La promesse d'embauche doit tout d'abord être précise : elle contiendra idéalement la nature de l'emploi proposé, la qualification, le lieu de travail, la rémunération et, éventuellement, la date et le lieu d'entrée en fonctions. Ces éléments ne sont pas exigés de manière cumulative par la jurisprudence mais la précision de la promesse limitera les possibilités de contestation.

 

Mais la promesse doit surtout être ferme. Tel n'est pas le cas lorsque l'accord du salarié est sollicité dans la lettre : il s'agit dans ce cas d'une simple offre qui peut être rétractée avant l'accord du salarié.

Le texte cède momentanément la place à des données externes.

--- src/hw/obj_fetcher.sv ---
`timescale 1ns/100ps

module obj_fetcher #(
  parameter int MAX_SPRITES = 10,
  parameter int TILE_ADDR_W = 13
) (
  input  logic                    clk,
  input  logic                    reset,
  input  logic                    scan_done,
  input  logic                    drawing,
  input  logic [7:0]              x,
  input  ppu_obj_pkg::line_cfg_t  line_cfg,
  input  ppu_obj_pkg::obj_entry_t sprite_buf [MAX_SPRITES],
  input  logic [5:0]              sprite_oam_idx [MAX_SPRITES],
  input  logic                    rd_ack,
  input  logic [7:0]              rd_data,
  output logic                    hold,
  output logic                    rd_req,
  output logic [TILE_ADDR_W-1:0]  rd_addr,
  output logic                    merge_en,
  output ppu_obj_pkg::obj_pixel_t merge_pix [8]
);

  localparam int IDX_W = (MAX_SPRITES > 1) ? $clog2(MAX_SPRITES) : 1;

  ppu_obj_pkg::fetch_state_t state;
  ppu_obj_pkg::obj_entry_t   cur;
  ppu_obj_pkg::obj_pixel_t   built [8];

  logic [MAX_SPRITES-1:0] pend;
  logic [MAX_SPRITES-1:0] hit;
  logic [IDX_W-1:0]       sel_idx;
  logic                   any_hit;
  logic [5:0]             cur_oam;
  logic [7:0]             lo_byte;
  logic [7:0]             hi_byte;
  logic [7:0]             row_raw;
  logic [3:0]             row;
  logic [7:0]             tile;
  logic [2:0]             bit_sel;
  logic                   rd_free;

  // lowest buffer index wins when several start at this x
  always_comb begin
    sel_idx = '0;
    for (int i = 0; i < MAX_SPRITES; i++) begin
      hit[i] = pend[i] && ((sprite_buf[i].x_pos - 8'd8) == x);
    end
    for (int i = MAX_SPRITES - 1; i >= 0; i--) begin
      if (hit[i]) begin
        sel_idx = IDX_W'(i);
      end
    end
  end

  assign any_hit = |hit;
  // merge cycle also stalls so the FIFO never merges and shifts together
  assign hold    = drawing && (any_hit || (state != ppu_obj_pkg::FETCH_IDLE) || merge_en);
  assign rd_free = !rd_req && !rd_ack;

  // row inside the object, tall objects span two tiles
  always_comb begin
    row_raw = line_cfg.ly + 8'd16 - cur.y_pos;
    row     = row_raw[3:0];
    if (cur.attr[6]) begin
      row = line_cfg.tall ? (4'd15 - row) : (4'd7 - {1'b0, row[2:0]});
    end
    tile = line_cfg.tall ? {cur.tile_idx[7:1], row[3]} : cur.tile_idx;
  end

  always_comb begin
    for (int i = 0; i < 8; i++) begin
      bit_sel = cur.attr[5] ? 3'(i) : 3'(7 - i);
      built[i].color   = {hi_byte[bit_sel], lo_byte[bit_sel]};
      built[i].palette = cur.attr[4];
      built[i].bg_prio = cur.attr[7];
      built[i].oam_idx = cur_oam;
    end
  end

  always_ff @(posedge clk) begin
    if (state == ppu_obj_pkg::FETCH_IDLE && drawing && any_hit) begin
      cur     <= sprite_buf[sel_idx];
      cur_oam <= sprite_oam_idx[sel_idx];
    end
    if (rd_free && state == ppu_obj_pkg::FETCH_LOW) begin
      rd_addr <= TILE_ADDR_W'({tile, row[2:0], 1'b0});
    end
    if (rd_free && state == ppu_obj_pkg::FETCH_HIGH) begin
      rd_addr <= TILE_ADDR_W'({tile, row[2:0], 1'b1});
    end
    if (rd_req && rd_ack && state == ppu_obj_pkg::FETCH_LOW) begin
      lo_byte <= rd_data;
    end
    if (rd_req && rd_ack && state == ppu_obj_pkg::FETCH_HIGH) begin
      hi_byte <= rd_data;
    end
    if (state == ppu_obj_pkg::FETCH_PUSH) begin
      merge_pix <= built;
    end
  end

  always_ff @(posedge clk or posedge reset) begin
    if (reset) begin
      state    <= ppu_obj_pkg::FETCH_IDLE;
      pend     <= '0;
      rd_req   <= 1'b0;
      merge_en <= 1'b0;
    end else begin
      merge_en <= 1'b0;
      if (scan_done) begin
        for (int i = 0; i < MAX_SPRITES; i++) begin
          pend[i] <= sprite_buf[i].valid;
        end
      end
      case (state)
        ppu_obj_pkg::FETCH_IDLE: begin
          if (drawing && any_hit) begin
            pend[sel_idx] <= 1'b0;
            state         <= ppu_obj_pkg::FETCH_LOW;
          end
        end
        ppu_obj_pkg::FETCH_LOW, ppu_obj_pkg::FETCH_HIGH: begin
          if (rd_free) begin
            rd_req <= 1'b1;
          end else if (rd_req && rd_ack) begin
            rd_req <= 1'b0;
            state  <= (state == ppu_obj_pkg::FETCH_LOW) ? ppu_obj_pkg::FETCH_HIGH :
                                                          ppu_obj_pkg::FETCH_PUSH;
          end
        end
        ppu_obj_pkg::FETCH_PUSH: begin
          merge_en <= 1'b1;
          state    <= ppu_obj_pkg::FETCH_IDLE;
        end
        default: state <= ppu_obj_pkg::FETCH_IDLE;
      endcase
    end
  end

endmodule

--- config.mk ---
export PLATFORM = sky130hd
export DESIGN_NAME = obj_fetcher
export DESIGN_NICKNAME = d
export VERILOG_FILES = /design/src/hw/ppu_obj_pkg.sv /design/src/hw/obj_fetcher.sv
export SDC_FILE = /design/constraint.sdc
export NUM_CORES = 1
export LEC_CHECK = 0
export CORE_AREA = 3 3 201 203
export DETAILED_ROUTE_END_ITERATION = 12
export DIE_AREA = 0 0 204 206
export DONT_BUFFER_PORTS = 1
export PLACE_DENSITY_LB_ADDON = 0.1
export SLEW_MARGIN = 20
export SYNTH_ARGS = -nofsm -noshare
export SYNTH_HDL_FRONTEND = slang
export SYNTH_SLANG_ARGS = --single-unit
--- constraint.sdc ---
create_clock -name clk -period 7.54 [get_ports clk]
set_input_delay 0.754 -clock clk [delete_from_list [all_inputs] [get_ports clk]]
set_output_delay 0.754 -clock clk [all_outputs]
set_load 0.01 [all_outputs]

Tel n'est pas le cas non plus lorsque l'offre est subordonnée à une condition car si celle-ci ne se réalise pas, l'offre sera caduque.

 

Compte tenu de la nature de ces exigences, un écrit est vivement conseillé, pour des raisons de preuve.

 

En cas de non-respect de la promesse d'embauche, la partie lésée (salarié ou employeur) peut saisir le Conseil de Prud'hommes qui pourra condamner l'autre partie à lui verser des dommages-intérêts, sauf si le motif de la rupture est légitime. A noter cependant que des dommages-intérêts peuvent être dus si les conditions de la rupture sont blâmables, quand bien même le motif de la rupture serait légitime. Certaines juridictions ont également octroyé au salarié le versement d'une indemnité de préavis et d'une indemnité de licenciement.